__INSTRUCTIONS TO FOLLOW__
Your answer must consist solely of the line containing "synthesized area |" and all subsequent lines through the end of the entries, reproduced exactly.
================
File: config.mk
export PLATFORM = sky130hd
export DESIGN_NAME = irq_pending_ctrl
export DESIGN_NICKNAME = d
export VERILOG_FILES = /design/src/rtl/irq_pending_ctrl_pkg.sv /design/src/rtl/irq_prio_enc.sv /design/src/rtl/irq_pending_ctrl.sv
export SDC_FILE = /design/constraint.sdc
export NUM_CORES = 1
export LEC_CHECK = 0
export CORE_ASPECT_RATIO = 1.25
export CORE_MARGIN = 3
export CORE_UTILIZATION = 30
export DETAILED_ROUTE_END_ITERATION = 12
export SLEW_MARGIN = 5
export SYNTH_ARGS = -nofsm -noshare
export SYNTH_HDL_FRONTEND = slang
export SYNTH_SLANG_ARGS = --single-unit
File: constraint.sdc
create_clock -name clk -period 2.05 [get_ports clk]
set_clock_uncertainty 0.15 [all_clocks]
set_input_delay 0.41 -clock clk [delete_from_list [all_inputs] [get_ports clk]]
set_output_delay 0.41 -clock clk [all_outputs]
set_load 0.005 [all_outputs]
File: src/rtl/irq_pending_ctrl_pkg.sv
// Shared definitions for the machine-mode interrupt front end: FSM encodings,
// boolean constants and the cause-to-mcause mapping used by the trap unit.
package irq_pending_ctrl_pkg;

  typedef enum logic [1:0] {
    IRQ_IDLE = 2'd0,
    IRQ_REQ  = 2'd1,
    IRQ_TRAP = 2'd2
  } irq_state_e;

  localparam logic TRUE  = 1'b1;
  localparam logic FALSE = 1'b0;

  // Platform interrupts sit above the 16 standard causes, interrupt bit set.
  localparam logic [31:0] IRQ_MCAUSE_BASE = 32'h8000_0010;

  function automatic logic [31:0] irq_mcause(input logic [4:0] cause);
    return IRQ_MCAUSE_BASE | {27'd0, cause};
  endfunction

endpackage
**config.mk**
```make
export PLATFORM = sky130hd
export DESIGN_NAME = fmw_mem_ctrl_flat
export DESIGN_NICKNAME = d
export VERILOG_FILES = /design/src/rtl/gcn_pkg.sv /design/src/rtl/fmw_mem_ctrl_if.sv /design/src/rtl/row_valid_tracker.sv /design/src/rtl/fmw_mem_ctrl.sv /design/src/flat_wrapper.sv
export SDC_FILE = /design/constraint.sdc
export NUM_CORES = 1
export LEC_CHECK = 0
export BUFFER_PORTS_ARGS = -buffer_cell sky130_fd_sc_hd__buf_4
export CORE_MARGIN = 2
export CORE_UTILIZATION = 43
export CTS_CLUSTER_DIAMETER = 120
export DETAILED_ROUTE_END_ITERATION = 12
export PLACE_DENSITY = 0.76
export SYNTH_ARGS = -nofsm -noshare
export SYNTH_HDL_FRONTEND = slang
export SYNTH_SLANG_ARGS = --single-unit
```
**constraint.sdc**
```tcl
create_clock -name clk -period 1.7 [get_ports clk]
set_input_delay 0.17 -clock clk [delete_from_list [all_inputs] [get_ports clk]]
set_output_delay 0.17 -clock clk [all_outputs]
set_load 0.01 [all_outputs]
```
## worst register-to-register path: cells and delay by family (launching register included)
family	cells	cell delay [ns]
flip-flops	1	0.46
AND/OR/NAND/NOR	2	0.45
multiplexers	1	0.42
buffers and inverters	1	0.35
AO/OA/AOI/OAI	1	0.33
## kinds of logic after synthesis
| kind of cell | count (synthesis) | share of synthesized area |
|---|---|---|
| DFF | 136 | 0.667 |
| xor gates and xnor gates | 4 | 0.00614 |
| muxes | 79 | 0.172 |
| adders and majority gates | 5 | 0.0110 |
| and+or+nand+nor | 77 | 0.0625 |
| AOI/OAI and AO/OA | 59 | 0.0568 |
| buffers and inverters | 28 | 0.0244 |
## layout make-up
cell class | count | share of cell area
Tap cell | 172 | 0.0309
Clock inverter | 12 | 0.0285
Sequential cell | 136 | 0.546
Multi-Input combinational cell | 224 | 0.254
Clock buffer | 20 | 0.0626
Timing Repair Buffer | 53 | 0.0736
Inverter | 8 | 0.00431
================
__ANSWER SPACE__
| kind of cell | count (synthesis) | share of synthesized area |
|---|---|---|
| DFF | 136 | 0.667 |
| xor gates and xnor gates | 4 | 0.00614 |
| muxes | 79 | 0.172 |
| adders and majority gates | 5 | 0.0110 |
| and+or+nand+nor | 77 | 0.0625 |
| AOI/OAI and AO/OA | 59 | 0.0568 |
| buffers and inverters | 28 | 0.0244 |
## layout make-up
cell class | count | share of cell area
Tap cell | 172 | 0.0309
Clock inverter | 12 | 0.0285
Sequential cell | 136 | 0.546
Multi-Input combinational cell | 224 | 0.254
Clock buffer | 20 | 0.0626
Timing Repair Buffer | 53 | 0.0736
Inverter | 8 | 0.00431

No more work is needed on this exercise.